April 28, 2015
If you’ve been on on LinkedIn, perhaps you’ve seen the text image of following conversation:
CFO to CEO: “What happens if we invest in developing our people and then they leave the company?”
CEO to CFO: “What happens if we don’t, and they stay?”
This profound observation speaks directly to the value of company culture and employer branding that each HR manager seeks to develop within an organization. But when such proactive steps mean added expenses with no contractual guarantee that employees will provide a return that investment, it can be a hard sell to your CEO or board.
If you want to provide the best product or service, you must recruit the best employees. And the only way you can do so is to create an environment so engaging, attractive and aligned with the employee’s personal interests that the right people fight to join your company and sustain your culture. It’s time to connect the dots between productivity, growth, company culture and employer brand.
How to Go Further With Company Culture
We’ve already written about how you can tweak your office environment, onboarding process and company branding to be more appealing to candidates. We’ve also outlined several steps you can take to evaluate your current employer branding and create a plan that speaks to your candidates. Now it’s time to put a plan in place that will help you take control of both.
Organizations are constantly striving to influence the external perception of corporate identity and company culture. EMC Corp., recently profiled in Forbes, is a great example of a company that actively pursues a positive employer brand. The common theme among companies with attractive company cultures and positive employer brands is that these achievements are no accident. If you aren’t actively crafting your employer brand and company culture there is little chance that either will accurately reflect what your company is doing.
Here are three ways that you can shape the vital building blocks of company culture and employer brand:
Engaged and satisfied employees are brilliant billboards for your company culture and employer brand. These employees are valuable assets that will spread a positive word of mouth and attract more like-minded fans of your company culture. Low morale, on the other hand, is almost immediately obvious; tired, impatient coworkers who avoid eye contact will speak volumes to your prospective hires.
Address low morale problems by actively identifying and stopping up the “leaks” in your environment. Low morale can be the result of a chronic lack of trust, respect, responsibility, appreciation or even bullying. Employees also may feel underutilized or marginalized by management. The way to improve morale is to identify the particular source of distress in your environment and address it head on in a manner appropriate for your workplace and the needs of your employees.
Employee retention is an important indicator of cultural health within your company. Just consider the CEO’s response to the CFO from the introductory quote. The more you invest and give to your employees, the more loyalty and drive they will feel to return that investment to your company. And if you let your employees stagnate? You’ll find out that high retention isn’t always the goal. It is possible to have very low employee morale and very high employee retention if your low-achieving, negative employees decide to stick around and bring your morale, culture and productivity down with them.

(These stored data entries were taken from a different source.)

This is an optimization exercise on Yosys and OpenROAD, whose aim is small area, a short achievable clock period and few clock cycles per item, not a production implementation. Only simulation tests tie the RTL to the original design; equivalence was not proved. No activity file was given, so power comes from the tool's default toggle rates.

### design.v
module  CONV(
	input				clk,
	input				rst_n,
	input 				mode,
	input       		in_valid,
	output reg			out_valid,
	output 		[13:0] 	AWADDR,
	output		 [7:0] 	AWLEN,
	output 				AWVALID,
	input 				AWREADY,
	output reg  [31:0]	WDATA,
	output 				WVALID,
	input 				WREADY,
	output 		[13:0] 	ARADDR,
	output 		 [7:0] 	ARLEN,
	output 				ARVALID,
	input 				ARREADY,
	input		[31:0] 	RDATA,
	input 				RVALID,
	output reg			RREADY
);
reg			mode_r;
wire [5:0]	dd = mode_r ? 6'd2 : 6'd1;
reg			ar_on;
reg  [5:0]	ar_y, ar_c;
reg  [1:0]	ar_e;		 
wire		ar_v0n = (ar_y == 6'd0) || (mode_r && ar_y == 6'd1);
wire		ar_v2  = !((ar_y == 6'd63) || (mode_r && ar_y == 6'd62));
wire		ar_v3  = ar_y[0] && ((!ar_c[0] && ar_c != 6'd0) || ar_c == 6'd63);
wire		ar_lastc = (ar_c == 6'd63);
wire		ar_lasty = (ar_y == 6'd63);
wire [5:0]	ar_y1 = ar_y + 6'd1;
wire		ar_nv0n = (ar_y1 == 6'd0) || (mode_r && ar_y1 == 6'd1);
wire		ar_newcol = (ar_e == 2'd3) || (ar_e == 2'd2 && !ar_v3) || (ar_e == 2'd1 && !ar_v2 && !ar_v3);
wire [5:0]	ar_row = (ar_e == 2'd0) ? ar_y - dd : (ar_e == 2'd2) ? ar_y + dd : ar_y;
wire [4:0]	ar_rbx = ar_c[0] ? 5'd31 : ar_c[5:1] - 5'd1;
assign ARADDR = (ar_e == 2'd3) ? {4'b1000, ar_y[5:1], ar_rbx} : {2'b00, ar_row, ar_c};
assign ARLEN = 8'd0;
assign ARVALID = ar_on;
always @(posedge clk or negedge rst_n) begin
	if (!rst_n) begin
		ar_on <= 1'b0; ar_y <= 6'd0; ar_c <= 6'd0; ar_e <= 2'd1;
	end else if (in_valid) begin
		ar_on <= 1'b1; ar_y <= 6'd0; ar_c <= 6'd0; ar_e <= 2'd1;
	end else if (ar_on && ARREADY) begin
		if (ar_newcol) begin
			if (ar_lastc) begin
				ar_c <= 6'd0;
				if (ar_lasty) ar_on <= 1'b0;
				else begin ar_y <= ar_y1; ar_e <= ar_nv0n ? 2'd1 : 2'd0; end
			end else begin
				ar_c <= ar_c + 6'd1;
				ar_e <= ar_v0n ? 2'd1 : 2'd0;
			end
		end else if (ar_e == 2'd0) ar_e <= 2'd1;
		else if (ar_e == 2'd1 && ar_v2) ar_e <= 2'd2;
		else ar_e <= 2'd3;
	end
end
reg			rs_on;
reg  [5:0]	rs_y, rs_c;
reg  [1:0]	rs_e;
wire		rs_v0n = (rs_y == 6'd0) || (mode_r && rs_y == 6'd1);
wire		rs_v2  = !((rs_y == 6'd63) || (mode_r && rs_y == 6'd62));
wire		rs_v3  = rs_y[0] && ((!rs_c[0] && rs_c != 6'd0) || rs_c == 6'd63);
wire		rs_lastc = (rs_c == 6'd63);
wire		rs_lasty = (rs_y == 6'd63);
wire [5:0]	rs_y1 = rs_y + 6'd1;
wire		rs_nv0n = (rs_y1 == 6'd0) || (mode_r && rs_y1 == 6'd1);
wire		rs_newcol = (rs_e == 2'd3) || (rs_e == 2'd2 && !rs_v3) || (rs_e == 2'd1 && !rs_v2 && !rs_v3);
wire		rs_colend = (rs_e == 2'd2) || (rs_e == 2'd1 && !rs_v2);
reg			c5f;		 
reg  [11:0]	p_n;		 
wire		e_y_odd_x_even = p_n[6] && !p_n[0];
reg			tmpf;		 
reg  [31:0]	tmp;
reg  [287:0] win;		 
always @(*) RREADY = rs_on && ((rs_e == 2'd3) ? !tmpf : !c5f);
wire		r_acc = RVALID && RREADY;
always @(posedge clk or negedge rst_n) begin
	if (!rst_n) begin
		rs_on <= 1'b0; rs_y <= 6'd0; rs_c <= 6'd0; rs_e <= 2'd1;
	end else if (in_valid) begin
		rs_on <= 1'b1; rs_y <= 6'd0; rs_c <= 6'd0; rs_e <= 2'd1;
	end else if (r_acc) begin
		if (rs_newcol) begin
			if (rs_lastc) begin
				rs_c <= 6'd0;
				if (rs_lasty) rs_on <= 1'b0;
				else begin rs_y <= rs_y1; rs_e <= rs_nv0n ? 2'd1 : 2'd0; end
			end else begin
				rs_c <= rs_c + 6'd1;
				rs_e <= rs_v0n ? 2'd1 : 2'd0;
			end
		end else if (rs_e == 2'd0) rs_e <= 2'd1;
		else if (rs_e == 2'd1 && rs_v2) rs_e <= 2'd2;
		else rs_e <= 2'd3;
	end
end
always @(posedge clk) begin
	if (r_acc && rs_e == 2'd3) tmp <= RDATA;
end
reg  [1:0]	pc;			 
reg  [1:0]	ph;			 
reg			act;		 
reg  [1:0]	j;			 
reg  [11:0]	e_n;		 
reg  [1:0]	rmask, cmask;	 
reg  [26-1:0] T;
reg			Tv, Tfirst, Tlast;
reg  [36:0]	acc;
reg			rv;			 
wire		push;
wire		frz = rv && !push && Tv && Tfirst;
wire		phantom = !rs_on && !c5f && (ph != 2'd2) && (pc == 2'd2);
wire		shift = !frz && (c5f || phantom) && (!act || j == 2'd0);
wire		start_out = shift && (pc == 2'd2);
wire [11:0]	e_n1 = e_n + 12'd1;
always @(posedge clk or negedge rst_n) begin
	if (!rst_n) c5f <= 1'b0;
	else if (in_valid) c5f <= 1'b0;
	else if (shift) c5f <= 1'b0;
	else if (r_acc && rs_e != 2'd3 && rs_colend) c5f <= 1'b1;
end
always @(posedge clk or negedge rst_n) begin
	if (!rst_n) tmpf <= 1'b0;
	else if (in_valid) tmpf <= 1'b0;
	else if (r_acc && rs_e == 2'd3) tmpf <= 1'b1;
	else if (push && e_y_odd_x_even) tmpf <= 1'b0;
end
always @(posedge clk) begin
	if (shift) win[239:0] <= win[287:48];
	if (r_acc && rs_e == 2'd0) win[255:240] <= RDATA[31:16];
	if (r_acc && rs_e == 2'd1) win[271:256] <= RDATA[31:16];
	if (r_acc && rs_e == 2'd2) win[287:272] <= RDATA[31:16];
end
always @(posedge clk or negedge rst_n) begin
	if (!rst_n) begin
		pc <= 2'd0; ph <= 2'd0; act <= 1'b0; j <= 2'd3; e_n <= 12'hfff;
		rmask <= 2'd0; cmask <= 2'd0; Tv <= 1'b0; Tfirst <= 1'b0; Tlast <= 1'b0;
	end else if (in_valid) begin
		pc <= 2'd0; ph <= 2'd0; act <= 1'b0; j <= 2'd3; e_n <= 12'hfff; Tv <= 1'b0;
	end else if (!frz) begin
		if (shift && pc != 2'd2) pc <= pc + 2'd1;
		if (shift && phantom) ph <= ph + 2'd1;
		Tv <= act;
		Tfirst <= (j == 2'd3);
		Tlast <= (j == 2'd0);
		if (act) begin
			j <= j - 2'd1;
			if (j == 2'd0) act <= start_out;
		end else if (start_out) begin
			act <= 1'b1;
		end
		if (start_out) begin
			j <= 2'd3;
			e_n <= e_n1;
			rmask[0] <= (e_n1[11:6] == 6'd0) || (mode_r && e_n1[11:6] == 6'd1);
			rmask[1] <= (e_n1[11:6] == 6'd63) || (mode_r && e_n1[11:6] == 6'd62);
			cmask[0] <= (e_n1[5:0] == 6'd0) || (mode_r && e_n1[5:0] == 6'd1);
			cmask[1] <= (e_n1[5:0] == 6'd63) || (mode_r && e_n1[5:0] == 6'd62);
		end
	end
end
wire [15:0] p0 = mode_r ? win[16*(0*3+0) +: 16] : win[16*(1*3+0) +: 16];
wire [15:0] p1 = win[16*(2*3+0) +: 16];
wire [15:0] p2 = mode_r ? win[16*(4*3+0) +: 16] : win[16*(3*3+0) +: 16];
wire [15:0] p3 = mode_r ? win[16*(0*3+1) +: 16] : win[16*(1*3+1) +: 16];
wire [15:0] p4 = win[16*(2*3+1) +: 16];
wire [15:0] p5 = mode_r ? win[16*(4*3+1) +: 16] : win[16*(3*3+1) +: 16];
wire [15:0] p6 = mode_r ? win[16*(0*3+2) +: 16] : win[16*(1*3+2) +: 16];
wire [15:0] p7 = win[16*(2*3+2) +: 16];
wire [15:0] p8 = mode_r ? win[16*(4*3+2) +: 16] : win[16*(3*3+2) +: 16];
wire m0 = rmask[0] | cmask[0], m1 = rmask[0], m2 = rmask[0] | cmask[1];
wire m3 = cmask[0], m5 = cmask[1];
wire m6 = rmask[1] | cmask[0], m7 = rmask[1], m8 = rmask[1] | cmask[1];
function [3:0] dig;
	input [15:0] p;
	input [1:0] jj;
	input mm;
	begin
		case (jj)
			2'd3: dig = mm ? 4'b1000 : {~p[15], p[14:12]};
			2'd2: dig = mm ? 4'b0000 : p[11:8];
			2'd1: dig = mm ? 4'b0000 : p[7:4];
			default: dig = mm ? 4'b0000 : p[3:0];
		endcase
	end
endfunction
wire [3:0] dg0 = dig(p0, j, m0);
wire [3:0] dg1 = dig(p1, j, m1);
wire [3:0] dg2 = dig(p2, j, m2);
wire [3:0] dg3 = dig(p3, j, m3);
wire [3:0] dg4 = dig(p4, j, 1'b0);
wire [3:0] dg5 = dig(p5, j, m5);
wire [3:0] dg6 = dig(p6, j, m6);
wire [3:0] dg7 = dig(p7, j, m7);
wire [3:0] dg8 = dig(p8, j, m8);
wire [26-1:0] tree = 26'd80
      + ({22'd0, ~dg0} << 1)
      + ({22'd0, ~dg0} << 4)
      + ({22'd0, dg0} << 6)
      + ({22'd0, ~dg0} << 10)
      + ({22'd0, ~dg0} << 14)
      + ({22'd0, ~dg0} << 16)
      + ({22'd0, ~dg0} << 18)
      + ({22'd0, dg1} << 1)
      + ({22'd0, ~dg1} << 5)
      + ({22'd0, ~dg1} << 8)
      + ({22'd0, dg1} << 10)
      + ({22'd0, dg1} << 12)
      + ({22'd0, dg1} << 14)
      + ({22'd0, ~dg1} << 16)
      + ({22'd0, ~dg1} << 18)
      + ({22'd0, dg2} << 2)
      + ({22'd0, ~dg2} << 6)
      + ({22'd0, ~dg2} << 9)
      + ({22'd0, ~dg2} << 11)
      + ({22'd0, ~dg2} << 16)
      + ({22'd0, ~dg2} << 18)
      + ({22'd0, ~dg3} << 3)
      + ({22'd0, dg3} << 5)
      + ({22'd0, dg3} << 8)
      + ({22'd0, dg3} << 10)
      + ({22'd0, dg3} << 12)
      + ({22'd0, dg3} << 14)
      + ({22'd0, ~dg3} << 17)
      + ({22'd0, dg4} << 4)
      + ({22'd0, dg4} << 6)
      + ({22'd0, ~dg4} << 9)
      + ({22'd0, ~dg4} << 11)
      + ({22'd0, dg4} << 13)
      + ({22'd0, ~dg4} << 16)
      + ({22'd0, dg4} << 19)
      + ({22'd0, ~dg5} << 0)
      + ({22'd0, ~dg5} << 2)
      + ({22'd0, dg5} << 4)
      + ({22'd0, ~dg5} << 7)
      + ({22'd0, dg5} << 10)
      + ({22'd0, dg5} << 12)
      + ({22'd0, dg5} << 15)
      + ({22'd0, dg5} << 17)
      + ({22'd0, ~dg5} << 19)
      + ({22'd0, ~dg6} << 0)
      + ({22'd0, dg6} << 5)
      + ({22'd0, dg6} << 8)
      + ({22'd0, dg6} << 10)
      + ({22'd0, dg6} << 13)
      + ({22'd0, dg6} << 16)
      + ({22'd0, dg6} << 18)
      + ({22'd0, ~dg7} << 6)
      + ({22'd0, ~dg7} << 13)
      + ({22'd0, dg7} << 19)
      + ({22'd0, dg8} << 0)
      + ({22'd0, dg8} << 2)
      + ({22'd0, dg8} << 7)
      + ({22'd0, ~dg8} << 11)
      + ({22'd0, ~dg8} << 14)
      + ({22'd0, ~dg8} << 16);
always @(posedge clk) begin
	if (!frz && act) T <= tree;
end
wire [36:0] acc_base = Tfirst ? 37'd6149136 : {acc[32:0], 4'b0000};
always @(posedge clk) begin
	if (!frz && Tv) acc <= acc_base + {{(37-26){1'b0}}, T};
end
reg			wv, pm, wm, fin;
reg  [31:0]	mx;
wire [31:0]	relu = acc[36] ? 32'd0 : acc[31:0];
wire		can_push = !pm && (!wv || WREADY) && !(e_y_odd_x_even && !tmpf);
assign		push = rv && can_push;
wire [31:0]	other = p_n[0] ? mx : tmp;
wire [31:0]	cmpv = (other > relu) ? other : relu;
wire [31:0]	mx_new = (p_n[0] || p_n[6]) ? cmpv : relu;
always @(posedge clk or negedge rst_n) begin
	if (!rst_n) rv <= 1'b0;
	else if (in_valid) rv <= 1'b0;
	else if (!frz && Tv && Tlast) rv <= 1'b1;
	else if (push) rv <= 1'b0;
end
always @(posedge clk) begin
	if (push) begin
		WDATA <= relu;
		mx <= mx_new;
	end else if (wv && WREADY && pm) WDATA <= mx;
end
always @(posedge clk or negedge rst_n) begin
	if (!rst_n) begin
		wv <= 1'b0; pm <= 1'b0; wm <= 1'b0; fin <= 1'b0; p_n <= 12'd0; out_valid <= 1'b0;
	end else begin
		out_valid <= wv && WREADY && wm && fin;
		if (in_valid) begin
			wv <= 1'b0; pm <= 1'b0; wm <= 1'b0; fin <= 1'b0; p_n <= 12'd0;
		end else if (push) begin
			wv <= 1'b1; wm <= 1'b0; pm <= p_n[0]; p_n <= p_n + 12'd1;
			if (p_n == 12'd4095) fin <= 1'b1;
		end else if (wv && WREADY) begin
			if (pm) begin pm <= 1'b0; wm <= 1'b1; end
			else wv <= 1'b0;
		end
	end
end
assign WVALID = wv;
reg			aw_on, aw_l1;
reg  [11:0]	aw_n;
assign AWVALID = aw_on;
assign AWLEN = 8'd0;
assign AWADDR = aw_l1 ? {4'b1000, aw_n[11:7], aw_n[5:1]} : {2'b01, aw_n};
always @(posedge clk or negedge rst_n) begin
	if (!rst_n) begin
		aw_on <= 1'b0; aw_l1 <= 1'b0; aw_n <= 12'd0;
	end else if (in_valid) begin
		aw_on <= 1'b1; aw_l1 <= 1'b0; aw_n <= 12'd0;
	end else if (aw_on && AWREADY) begin
		if (!aw_l1 && aw_n[0]) aw_l1 <= 1'b1;
		else begin
			aw_l1 <= 1'b0;
			aw_n <= aw_n + 12'd1;
			if (aw_n == 12'd4095) aw_on <= 1'b0;
		end
	end
end
always @(posedge clk or negedge rst_n) begin
	if (!rst_n) mode_r <= 1'b0;
	else if (in_valid) mode_r <= mode;
end
endmodule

If your low-performing employees are comfortable with the status quo, then the status quo needs to change. It’s time to zero in on key points of the development of company culture such as performance reviews and employee anniversaries, which is when you can address employee concerns before they become big problems. Open yourself up to constructive criticism by accepting feedback from the exit interview process and actually implementing the ideas that come from them. The employee leaving has nothing to lose by being honest.. And as former employees continue to network with current employees, the appeal to leave the company may grow if you do not address any of those concerns.
Speaking of stagnating, a key factor in encouraging growth and talent in your current employees is to create an environment that is conducive to professional development. Grooming your employees to be their best selves will create a company made up of informed, talented and productive individuals who produce creative and innovative ideas and solutions for your customers and clients.
Your typical professional development opportunities include an annual development budget for individual employees and an overall effort to sponsor development events throughout the year. But even if this process looks good on paper, it can often be overlooked in an environment filled with important deadlines and other priorities. A truly development-friendly company culture will keep professional development at the forefront of everyone’s mind and provide the time and space to make the most of these opportunities. In some organizations this takes the form of daily “off time” for pursuing hobbies and interests that might relate back to an employee’s work. Google and SAS are two companies noted for providing this kind of professional development, freedom and support.
At its heart, company culture results from the relationships that exist within your organization that are then passed on to others through social media, interpersonal relationships and word-of-mouth reputation. Breaking down this process into the building blocks of company culture can help HR managers achieve deeper control over their employer brand and a more desirable company culture.